Records from a data source ▸
* * * * * * * * *

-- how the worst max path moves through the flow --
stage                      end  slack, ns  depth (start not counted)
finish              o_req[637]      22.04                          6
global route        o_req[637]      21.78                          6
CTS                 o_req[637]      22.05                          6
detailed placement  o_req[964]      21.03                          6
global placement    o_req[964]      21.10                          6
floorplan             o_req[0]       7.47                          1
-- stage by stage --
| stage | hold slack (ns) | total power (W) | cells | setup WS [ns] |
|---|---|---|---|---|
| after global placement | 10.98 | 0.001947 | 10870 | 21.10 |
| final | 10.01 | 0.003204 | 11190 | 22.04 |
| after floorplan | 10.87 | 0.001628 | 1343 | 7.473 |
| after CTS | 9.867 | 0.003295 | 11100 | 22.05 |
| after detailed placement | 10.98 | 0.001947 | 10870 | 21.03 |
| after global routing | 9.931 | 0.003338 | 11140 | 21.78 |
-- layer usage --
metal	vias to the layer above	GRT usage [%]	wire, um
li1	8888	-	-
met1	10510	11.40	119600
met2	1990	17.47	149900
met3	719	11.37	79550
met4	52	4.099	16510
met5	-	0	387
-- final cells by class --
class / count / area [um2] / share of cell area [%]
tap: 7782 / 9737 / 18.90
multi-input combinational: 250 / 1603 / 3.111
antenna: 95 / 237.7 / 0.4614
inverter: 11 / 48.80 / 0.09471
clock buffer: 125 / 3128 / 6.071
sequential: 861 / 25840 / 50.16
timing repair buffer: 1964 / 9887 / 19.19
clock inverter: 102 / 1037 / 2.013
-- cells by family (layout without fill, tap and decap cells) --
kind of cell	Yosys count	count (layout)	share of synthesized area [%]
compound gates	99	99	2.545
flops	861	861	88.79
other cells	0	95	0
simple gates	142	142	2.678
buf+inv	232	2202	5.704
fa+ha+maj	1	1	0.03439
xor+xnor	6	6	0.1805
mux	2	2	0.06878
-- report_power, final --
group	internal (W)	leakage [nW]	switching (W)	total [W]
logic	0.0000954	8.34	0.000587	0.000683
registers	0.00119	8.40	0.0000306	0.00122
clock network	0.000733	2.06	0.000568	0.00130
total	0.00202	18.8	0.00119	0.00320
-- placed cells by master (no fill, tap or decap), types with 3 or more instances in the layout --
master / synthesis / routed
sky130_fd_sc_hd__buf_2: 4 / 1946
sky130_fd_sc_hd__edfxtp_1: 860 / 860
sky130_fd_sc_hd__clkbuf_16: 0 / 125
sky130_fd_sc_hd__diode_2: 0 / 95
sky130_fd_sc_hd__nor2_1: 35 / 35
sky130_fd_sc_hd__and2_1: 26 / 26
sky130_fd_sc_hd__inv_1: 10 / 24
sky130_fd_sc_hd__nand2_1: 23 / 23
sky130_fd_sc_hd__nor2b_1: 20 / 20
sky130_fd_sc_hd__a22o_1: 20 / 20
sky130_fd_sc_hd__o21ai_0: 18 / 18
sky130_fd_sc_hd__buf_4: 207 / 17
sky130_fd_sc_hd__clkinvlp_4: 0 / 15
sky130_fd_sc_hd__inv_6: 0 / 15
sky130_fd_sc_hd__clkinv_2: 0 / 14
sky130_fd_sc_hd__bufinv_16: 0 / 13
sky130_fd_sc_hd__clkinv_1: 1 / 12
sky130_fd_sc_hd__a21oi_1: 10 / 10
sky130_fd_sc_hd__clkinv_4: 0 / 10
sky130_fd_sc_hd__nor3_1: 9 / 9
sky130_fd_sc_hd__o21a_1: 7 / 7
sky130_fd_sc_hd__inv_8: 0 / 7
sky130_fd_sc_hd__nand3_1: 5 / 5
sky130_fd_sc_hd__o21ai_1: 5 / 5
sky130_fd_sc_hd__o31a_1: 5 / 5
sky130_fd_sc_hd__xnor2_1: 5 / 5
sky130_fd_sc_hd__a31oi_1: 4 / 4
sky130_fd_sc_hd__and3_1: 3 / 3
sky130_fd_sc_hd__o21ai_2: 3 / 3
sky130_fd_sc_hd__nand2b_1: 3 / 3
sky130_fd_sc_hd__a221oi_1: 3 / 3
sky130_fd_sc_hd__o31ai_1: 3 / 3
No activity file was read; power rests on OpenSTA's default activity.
## config.mk

```make
export PLATFORM = sky130hd
export DESIGN_NAME = retire_merge
export DESIGN_NICKNAME = d
export VERILOG_FILES = /design/src/source/isa_pkg.sv /design/src/source/exu_pkg.sv /design/src/source/retire_merge.sv
export VERILOG_INCLUDE_DIRS = /design/src /design/src/source
export SDC_FILE = /design/constraint.sdc
export NUM_CORES = 1
export LEC_CHECK = 0
export BUFFER_PORTS_ARGS = -buffer_cell sky130_fd_sc_hd__buf_2
export CAP_MARGIN = 20
export CORE_AREA = 2 2 429 431
export DETAILED_ROUTE_END_ITERATION = 7
export DIE_AREA = 0 0 431 433
export HOLD_SLACK_MARGIN = 0.05
export PLACE_DENSITY = 0.33
export SLEW_MARGIN = 15
export SYNTH_ARGS = -nofsm -noshare
export SYNTH_HDL_FRONTEND = slang
export SYNTH_SLANG_ARGS = --single-unit
export TNS_END_PERCENT = 1
```

## constraint.sdc

```tcl
create_clock -name i_clk -period 20.6 [get_ports i_clk]
set_clock_uncertainty 0.05 [all_clocks]
set_input_delay 4.12 -clock i_clk [delete_from_list [all_inputs] [get_ports i_clk]]
set_output_delay 4.12 -clock i_clk [all_outputs]
set_load 0.02 [all_outputs]
```

## src/source/exu_config.svh

```systemverilog
// sizing macros for the execute cluster, include in any file that needs lane count or width
`ifndef EXU_CONFIG_SVH
`define EXU_CONFIG_SVH

// parallel execute lanes per bundle, 2, 4 or 8
`define EXU_LANES 4

// integer data width for operands, pcs and results
`define EXU_XLEN 64

`endif

```

## src/source/isa_pkg.sv

```systemverilog
// RV64 instruction word formats and opcode and funct3 encodings, imported by the decoder
package isa_pkg;

  // register-register format
  typedef struct packed {
    logic [6:0] funct7;
    logic [4:0] rs2;
    logic [4:0] rs1;
    logic [2:0] funct3;
    logic [4:0] rd;
    logic [6:0] opcode;
  } r_fmt_t;

  // immediate format, also used by jalr
  typedef struct packed {
    logic [11:0] imm12;
    logic [4:0]  rs1;
    logic [2:0]  funct3;
    logic [4:0]  rd;
    logic [6:0]  opcode;
  } i_fmt_t;

  // branch format with its scattered offset bits
  typedef struct packed {
    logic       imm12;
    logic [5:0] imm10_5;
    logic [4:0] rs2;
    logic [4:0] rs1;
    logic [2:0] funct3;
    logic [3:0] imm4_1;
    logic       imm11;
    logic [6:0] opcode;
  } b_fmt_t;

  typedef union packed {
    r_fmt_t r;
    i_fmt_t i;
    b_fmt_t b;
  } inst_u;

  localparam logic [6:0] OP        = 7'b0110011;
  localparam logic [6:0] OP_IMM    = 7'b0010011;
  localparam logic [6:0] OP_32     = 7'b0111011;
  localparam logic [6:0] OP_IMM_32 = 7'b0011011;
  localparam logic [6:0] BRANCH    = 7'b1100011;
  localparam logic [6:0] JALR      = 7'b1100111;

  // alu funct3, shifts right share one code
  localparam logic [2:0] F3_ADD  = 3'b000;
  localparam logic [2:0] F3_SLL  = 3'b001;
  localparam logic [2:0] F3_SLT  = 3'b010;
  localparam logic [2:0] F3_SLTU = 3'b011;
  localparam logic [2:0] F3_XOR  = 3'b100;
  localparam logic [2:0] F3_SR   = 3'b101;
  localparam logic [2:0] F3_OR   = 3'b110;
  localparam logic [2:0] F3_AND  = 3'b111;

  // branch funct3
  localparam logic [2:0] F3_BEQ  = 3'b000;
  localparam logic [2:0] F3_BNE  = 3'b001;
  localparam logic [2:0] F3_BLT  = 3'b100;
  localparam logic [2:0] F3_BGE  = 3'b101;
  localparam logic [2:0] F3_BLTU = 3'b110;
  localparam logic [2:0] F3_BGEU = 3'b111;

endpackage

```

## src/source/exu_pkg.sv

```systemverilog
// execute cluster types for issue slots, decoded lane requests and lane results
`include "exu_config.svh"

package exu_pkg;

  // LINK hands back pc plus 4 for jalr
  typedef enum logic [3:0] {
    ALU_ADD, ALU_SUB, ALU_SLT, ALU_SLTU, ALU_XOR, ALU_OR,
    ALU_AND, ALU_SLL, ALU_SRL, ALU_SRA, ALU_LINK
  } alu_op_e;

  typedef enum logic [2:0] {
    BR_NONE, BR_EQ, BR_NE, BR_LT, BR_GE, BR_LTU, BR_GEU, BR_JUMP
  } br_kind_e;

  // one instruction slot of an issue bundle
  typedef struct packed {
    isa_pkg::inst_u        inst;
    logic [`EXU_XLEN-1:0]  pc;
    logic [`EXU_XLEN-1:0]  rs1;
    logic [`EXU_XLEN-1:0]  rs2;
  } slot_t;

  typedef struct packed {
    logic                  valid;
    logic [`EXU_XLEN-1:0]  pc;
    logic [`EXU_XLEN-1:0]  rs1;
    logic [`EXU_XLEN-1:0]  rs2;
    logic [`EXU_XLEN-1:0]  imm;
    logic                  b_is_imm;
    logic                  word_cut;
    alu_op_e               alu_op;
    br_kind_e              br_kind;
    logic                  illegal;
  } lane_req_t;

  typedef struct packed {
    logic                  valid;
    logic [`EXU_XLEN-1:0]  result;
    logic                  taken;
    logic [`EXU_XLEN-1:0]  target;
    logic                  illegal;
  } lane_res_t;

endpackage

```

## src/source/retire_merge.sv

```systemverilog
// retire stage of the execute cluster, picks the oldest taken branch and squashes younger lanes
`include "exu_config.svh"

module retire_merge (
  input  logic                 i_clk,
  input  logic                 i_rst,
  input  exu_pkg::lane_res_t   i_res [`EXU_LANES],
  output logic                 o_valid,
  output exu_pkg::lane_res_t   o_res [`EXU_LANES],
  output logic                 o_redirect,
  output logic [`EXU_XLEN-1:0] o_redirect_pc
);

  import exu_pkg::*;

  localparam int LANES = `EXU_LANES;
  localparam int XLEN  = `EXU_XLEN;

  lane_res_t       res_d [LANES];
  logic            any_valid;
  logic            found;
  logic [XLEN-1:0] redir_pc;

  // lane 0 is oldest so the first taken lane wins
  always_comb begin
    any_valid = 1'b0;
    found = 1'b0;
    redir_pc = '0;
    for (int k = 0; k < LANES; k++) begin
      res_d[k] = i_res[k];
      any_valid = any_valid | i_res[k].valid;
      if (found) begin
        res_d[k].valid = 1'b0;
        res_d[k].taken = 1'b0;
      end else if (i_res[k].valid && i_res[k].taken) begin
        found = 1'b1;
        redir_pc = i_res[k].target;
      end
    end
  end

  always_ff @(posedge i_clk) begin
    if (i_rst) begin
      o_valid <= 1'b0;
      o_redirect <= 1'b0;
      for (int k = 0; k < LANES; k++) begin
        o_res[k].valid <= 1'b0;
        o_res[k].taken <= 1'b0;
      end
    end else begin
      o_valid <= any_valid;
      o_redirect <= found;
      o_redirect_pc <= redir_pc;
      o_res <= res_d;
    end
  end

  // redirect only ever leaves with a retiring bundle
  a_redirect_valid: assert property (@(posedge i_clk) disable iff (i_rst)
    o_redirect |-> o_valid);

endmodule

```

==> run metrics, run 1 <==
run status completed; drt drc 0; antenna violations before repair 51; largest net degree at the start of global routing 154; CTS Root Cell clkbuf_16; Num Clock Sinks 590; worst slew pin tran 1.041 ns; final hold violations 0; Detail Placement HPWL 83440 um; critical path class primary input to register; Routed met2 length 54880 um; P_sw 0.8738 mW; CTS max path bufs 3; Die Width 431 um; EDFF count, synth 580; Final period util 0.3500; routed wire length 103600 um; synth top area cells edfxtp_1 (90%), a22oi_1 (2.4%), a31oi_1 (2.0%); #FFs+latches synth 590; met1 wire length 38460 um; Worst Setup End Kind register; Max VDD drop 0.05819 mV; Cell Area, Synth 19320 sq um; Required @ worst endpoint 20.82 ns; Seq pwr share 0.463; internal power 2.287 mW; postcts setup bufs 0; vias in the first global route 13820; Top Layer Used met5; RD Place Congestion 0.8166; largest area contributor in the synthesized netlist edfxtp_1; Clk pin slew, worst setup/hold paths 0.06 ns; drt pass-1 iters 5; critical path arrival 7.43 ns; Switching Share 0.2765; die area 186600 sq um; hold_buf cts 0; Mean Syn Cell Area 21.44 sq um; Netlist cell types 26; Power Density 104.4 nW/um^2; total track usage 0.1044; P_leak 11.86 nW; most frequent CP cell buf_4; Max Fclk 138.7 MHz; CP bufs+invs 5; IO Count 1116; final setup fails 0; Post-Layout Inst Area 30270 sq um; Die Y 433 um; Relative slew margins 0.3059; met3 layer wire length in the routed design 7872 um; Num CTS Buffers 74; post_cts resized 0; RSZ-0062 raised after global routing no; NumNets Final 2597; max_cap viols 0; Post-DP Area 27830 sq um; P&R area growth vs syn 56.67%; Vias/cell 3.054; CP delay by family, top buffers and inverters; Initial DRC Count 860; total global routing overflow 0; final core utilization 0.1662; HP Class primary input to register; remaining antenna violation count 0; Gate Count Post-Synth 901; H-tree levels 3; crit path max fanout 111; fraction of registers with async set/reset 0; crit-path cells buf_2 > inv_8 > buf_4 > buf_4 > buf_4; layout cells sized above 1 0.5818; prevailing post-synth register cell edfxtp_1; CP startpoint kind primary input; WL per Instance 22.91 um; CTS tree built; core box area 182100 sq um; slowest CP cell buf_4; DR vias 13800; # rows 157; Comb power frac 0.123; top cell type's share of synthesized area 0.9016; Tmin final 7.209 ns; clock share of power 0.414; port bufs 1115; syn nets 1427; Initial Util 0.1061; first-pass GRT wire length 130600 um; max incr delay on CP 0.82 ns; Setup TNS 0 ns; sequential area share after synthesis 0.9119; synth warn 0; Final Slew Violations 0
### config.mk
export PLATFORM = sky130hd
export DESIGN_NAME = fetch_frontend
export DESIGN_NICKNAME = d
export VERILOG_FILES = /design/src/hdl/fetch_pkg.sv /design/src/hdl/fetch_frontend.sv /design/src/hdl/fifo_generator.sv /design/src/hdl/if1_stage.sv
export SDC_FILE = /design/constraint.sdc
export NUM_CORES = 1
export LEC_CHECK = 0
export BUFFER_PORTS_ARGS = -buffer_cell sky130_fd_sc_hd__buf_2
export CAP_MARGIN = 20
export CORE_ASPECT_RATIO = 1.25
export CORE_MARGIN = 4
export CORE_UTILIZATION = 60
export CTS_CLUSTER_DIAMETER = 30
export DETAILED_ROUTE_END_ITERATION = 12
export PLACE_DENSITY = 0.79
export SYNTH_ARGS = -nofsm -noshare
export SYNTH_HDL_FRONTEND = slang
export SYNTH_SLANG_ARGS = --single-unit
### constraint.sdc
create_clock -name clk -period 28.4 [get_ports clk]
set_input_delay 4.26 -clock clk [delete_from_list [all_inputs] [get_ports clk]]
set_output_delay 4.26 -clock clk [all_outputs]
set_load 0.01 [all_outputs]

* * * * * * * * *

ABOUT THIS TASK ▸ With the line holding "sky130_fd_sc_hd__edfxtp_1: 860 / 860" as the first and the line holding "sky130_fd_sc_hd__o31ai_1: 3 / 3" as the last, set down that range of the entries above exactly, and nothing else.

WORKED SOLUTION ▸
sky130_fd_sc_hd__edfxtp_1: 860 / 860
sky130_fd_sc_hd__clkbuf_16: 0 / 125
sky130_fd_sc_hd__diode_2: 0 / 95
sky130_fd_sc_hd__nor2_1: 35 / 35
sky130_fd_sc_hd__and2_1: 26 / 26
sky130_fd_sc_hd__inv_1: 10 / 24
sky130_fd_sc_hd__nand2_1: 23 / 23
sky130_fd_sc_hd__nor2b_1: 20 / 20
sky130_fd_sc_hd__a22o_1: 20 / 20
sky130_fd_sc_hd__o21ai_0: 18 / 18
sky130_fd_sc_hd__buf_4: 207 / 17
sky130_fd_sc_hd__clkinvlp_4: 0 / 15
sky130_fd_sc_hd__inv_6: 0 / 15
sky130_fd_sc_hd__clkinv_2: 0 / 14
sky130_fd_sc_hd__bufinv_16: 0 / 13
sky130_fd_sc_hd__clkinv_1: 1 / 12
sky130_fd_sc_hd__a21oi_1: 10 / 10
sky130_fd_sc_hd__clkinv_4: 0 / 10
sky130_fd_sc_hd__nor3_1: 9 / 9
sky130_fd_sc_hd__o21a_1: 7 / 7
sky130_fd_sc_hd__inv_8: 0 / 7
sky130_fd_sc_hd__nand3_1: 5 / 5
sky130_fd_sc_hd__o21ai_1: 5 / 5
sky130_fd_sc_hd__o31a_1: 5 / 5
sky130_fd_sc_hd__xnor2_1: 5 / 5
sky130_fd_sc_hd__a31oi_1: 4 / 4
sky130_fd_sc_hd__and3_1: 3 / 3
sky130_fd_sc_hd__o21ai_2: 3 / 3
sky130_fd_sc_hd__nand2b_1: 3 / 3
sky130_fd_sc_hd__a221oi_1: 3 / 3
sky130_fd_sc_hd__o31ai_1: 3 / 3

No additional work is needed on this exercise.